Define your own contract types
AGLedger has one primitive: a signed record spanning the full lifecycle of a piece of work. The contract type - and whether it declares a completion schema - is what decides which lifecycle that record runs. You define both. The engine validates inbound records and completions against your schemas, then signs and chains the result. AGLedger ships with no built-in contract types. You define them.
This is the same idea behind the rest of the developer story: the agent integrates itself against the API, and you do not build a bespoke attestation or schema layer to make your domain fit ours. The shape of the work is whatever your domain says it is.

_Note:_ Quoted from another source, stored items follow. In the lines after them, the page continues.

===== config.mk =====
export PLATFORM = sky130hd
export DESIGN_NAME = ntt_alu_lane
export DESIGN_NICKNAME = d
export VERILOG_FILES = /design/src/rtl/core/ntt_alu_pkg.sv /design/src/rtl/core/ntt_alu_mont.sv /design/src/rtl/core/ntt_alu_lane.sv
export SDC_FILE = /design/constraint.sdc
export NUM_CORES = 2
export LEC_CHECK = 0
export BUFFER_PORTS_ARGS = -buffer_cell sky130_fd_sc_hd__buf_2
export CORE_AREA = 4 4 428 430
export CTS_BUF_LIST = sky130_fd_sc_hd__clkbuf_16
export DETAILED_ROUTE_END_ITERATION = 12
export DIE_AREA = 0 0 432 434
export RECOVER_POWER = 25
export SLEW_MARGIN = 20
export SYNTH_ARGS = -nofsm -noshare
export SYNTH_HDL_FRONTEND = slang
export SYNTH_SLANG_ARGS = --single-unit
export TNS_END_PERCENT = 1

===== constraint.sdc =====
create_clock -name clk -period 8.45 [get_ports clk]
set_input_delay 1.69 -clock clk [delete_from_list [all_inputs] [get_ports clk]]
set_output_delay 1.69 -clock clk [all_outputs]
set_load 0.02 [all_outputs]

===== src/rtl/core/ntt_alu_pkg.sv =====
`timescale 1ns / 1ps
// Shared types, codes and constant helpers for the NTT coefficient ALU.
// Used by ntt_alu_mont, ntt_alu_lane and ntt_coefficient_alu; no dependencies.
package ntt_alu_pkg;

  // Default modulus of the ring.
  localparam int unsigned DEFAULT_MODULUS = 7681;

  // Coefficient lanes per beat and pipeline depth before the output register.
  localparam int NUM_LANES  = 4;
  localparam int NUM_STAGES = 6;

  // Action codes on the input channel.
  typedef enum logic [2:0] {
    ACT_ADD     = 3'd0,
    ACT_SUB     = 3'd1,
    ACT_BARRETT = 3'd2,
    ACT_TOMONT  = 3'd3,
    ACT_BASEMUL = 3'd4
  } action_t;

  // What a lane does with its operands, and how the merge stage picks its result.
  typedef enum logic [2:0] {
    LM_ZERO    = 3'd0,
    LM_ADD     = 3'd1,
    LM_SUB     = 3'd2,
    LM_BARRETT = 3'd3,
    LM_MONT    = 3'd4,
    LM_PAIR    = 3'd5,
    LM_TWIST   = 3'd6
  } lane_mode_t;

  // Operands steered into one lane.
  typedef struct packed {
    lane_mode_t         mode;
    logic signed [15:0] x0;
    logic signed [15:0] y0;
    logic signed [15:0] x1;
    logic signed [15:0] y1;
    logic signed [15:0] w;
  } lane_in_t;

  // What one lane hands to the merge stage.
  typedef struct packed {
    lane_mode_t         mode;
    logic signed [15:0] r0;
    logic signed [15:0] r1;
    logic signed [15:0] r2;
    logic signed [15:0] alt;
  } lane_out_t;

  // Inverse of q modulo 2^16 by five Newton steps, all arithmetic mod 2^16.
  function automatic logic [15:0] qinv16(input logic [15:0] q);
    logic [15:0] x;
    x = q;
    for (int k = 0; k < 5; k++) begin
      x = x * (16'd2 - q * x);
    end
    return x;
  endfunction

endpackage


===== src/rtl/core/ntt_alu_mont.sv =====
`timescale 1ns / 1ps
// Three-stage pipelined Montgomery product with R = 2^16.
// Depends on ntt_alu_pkg for the modular inverse helper.
module ntt_alu_mont #(
  parameter int unsigned MODULUS = ntt_alu_pkg::DEFAULT_MODULUS
) (
  input  logic               clk,
  input  logic [2:0]         ld,
  input  logic signed [15:0] x,
  input  logic signed [15:0] y,
  output logic signed [15:0] r
);
  import ntt_alu_pkg::*;

  localparam logic [15:0]        Qinv = qinv16(16'(MODULUS));
  localparam logic signed [15:0] Qs   = 16'(MODULUS);

  logic signed [31:0] p;
  logic [15:0]        t;
  logic signed [15:0] hi1;
  logic signed [15:0] hi2;
  logic signed [15:0] th;
  logic [31:0]        lo_prod;
  logic signed [31:0] tq;

  // Low half times q^-1, and the reduction term times q.
  assign lo_prod = 32'(p[15:0]) * 32'(Qinv);
  assign tq      = $signed(t) * Qs;

  // Full product, then the quotient estimate, then its multiple of q.
  always_ff @(posedge clk) begin
    if (ld[0]) begin
      p <= x * y;
    end
    if (ld[1]) begin
      hi1 <= p[31:16];
      t   <= lo_prod[15:0];
    end
    if (ld[2]) begin
      hi2 <= hi1;
      th  <= tq[31:16];
    end
  end

  // High half minus the correction, wrapped to 16 bits.
  assign r = hi2 - th;

endmodule


===== src/rtl/core/ntt_alu_lane.sv =====
`timescale 1ns / 1ps
// One coefficient lane: two Montgomery products, a chained twist product,
// a Barrett path and add/sub, pipelined over six stages. Uses ntt_alu_pkg.
module ntt_alu_lane #(
  parameter int unsigned MODULUS = ntt_alu_pkg::DEFAULT_MODULUS
) (
  input  logic                                 clk,
  input  logic [ntt_alu_pkg::NUM_STAGES-1:0]   ld,
  input  ntt_alu_pkg::lane_in_t                op,
  output ntt_alu_pkg::lane_out_t               res
);
  import ntt_alu_pkg::*;

  localparam logic signed [15:0] BarrettV = 16'(((1 << 26) + MODULUS / 2) / MODULUS);
  localparam logic signed [15:0] Qs       = 16'(MODULUS);

  lane_mode_t         mode_s [NUM_STAGES];
  logic signed [15:0] alt_s  [NUM_STAGES];
  logic signed [15:0] w_s    [3];
  logic signed [15:0] a_s    [3];
  logic signed [15:0] r0_s   [3];
  logic signed [15:0] r1_s   [3];
  logic signed [31:0] bp;
  logic signed [5:0]  tb;
  logic signed [15:0] bq;
  logic signed [15:0] bsum;
  logic signed [21:0] bq_full;
  logic signed [15:0] m0_r;
  logic signed [15:0] m1_r;
  logic signed [15:0] m2_r;

  // Barrett rounding: high half plus one half of 2^10, wrapped.
  assign bsum    = bp[31:16] + 16'sd512;
  assign bq_full = tb * Qs;

  // Control and side-path delay line, plus the Barrett steps.
  always_ff @(posedge clk) begin
    if (ld[0]) begin
      mode_s[0] <= op.mode;
      w_s[0]    <= op.w;
      a_s[0]    <= op.x0;
      bp        <= op.x0 * BarrettV;
      alt_s[0]  <= (op.mode == LM_SUB) ? op.x0 - op.y0 : op.x0 + op.y0;
    end
    if (ld[1]) begin
      w_s[1] <= w_s[0];
      a_s[1] <= a_s[0];
      tb     <= bsum[15:10];
    end
    if (ld[2]) begin
      w_s[2] <= w_s[1];
      a_s[2] <= a_s[1];
      bq     <= bq_full[15:0];
    end
    if (ld[3]) begin
      alt_s[3] <= (mode_s[2] == LM_BARRETT) ? a_s[2] - bq : alt_s[2];
      r0_s[0]  <= m0_r;
      r1_s[0]  <= m1_r;
    end
    for (int k = 1; k < NUM_STAGES; k++) begin
      if (ld[k]) begin
        mode_s[k] <= mode_s[k-1];
      end
    end
    for (int k = 1; k < 3; k++) begin
      if (ld[k]) begin
        alt_s[k] <= alt_s[k-1];
      end
    end
    for (int k = 4; k < NUM_STAGES; k++) begin
      if (ld[k]) begin
        alt_s[k]  <= alt_s[k-1];
        r0_s[k-3] <= r0_s[k-4];
        r1_s[k-3] <= r1_s[k-4];
      end
    end
  end

  // First-level products on the two operand pairs.
  ntt_alu_mont #(.MODULUS(MODULUS)) u_mont0 (
    .clk (clk),
    .ld  (ld[2:0]),
    .x   (op.x0),
    .y   (op.y0),
    .r   (m0_r)
  );

  ntt_alu_mont #(.MODULUS(MODULUS)) u_mont1 (
    .clk (clk),
    .ld  (ld[2:0]),
    .x   (op.x1),
    .y   (op.y1),
    .r   (m1_r)
  );

  // Second product of the odd pair by the twiddle.
  ntt_alu_mont #(.MODULUS(MODULUS)) u_mont2 (
    .clk (clk),
    .ld  (ld[5:3]),
    .x   (m1_r),
    .y   (w_s[2]),
    .r   (m2_r)
  );

  assign res.mode = mode_s[NUM_STAGES-1];
  assign res.r0   = r0_s[2];
  assign res.r1   = r1_s[2];
  assign res.r2   = m2_r;
  assign res.alt  = alt_s[NUM_STAGES-1];

endmodule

JSON Schema draft-2019-09 · RFC 8785 manifest digest · in-toto v1 Statement
Last updated: 2026-06-29 · API v1.2.0 · How-to: /docs/guides/schemas
The contract type
One type definition, two lifecycles
A contract type is registered with a stable identifier, a version, and its schema content. There is one primitive underneath - the signed record - and the contract type configures it. The presence or absence of a completion schema is what selects the lifecycle the record runs.
recordSchema (required)
JSON Schema (draft-2019-09) describing the structured criteria for an assignment of this type. Required fields, value ranges, enums, formats. Inbound records are validated against this schema before the signed entry hits the chain - bad shape never gets notarized.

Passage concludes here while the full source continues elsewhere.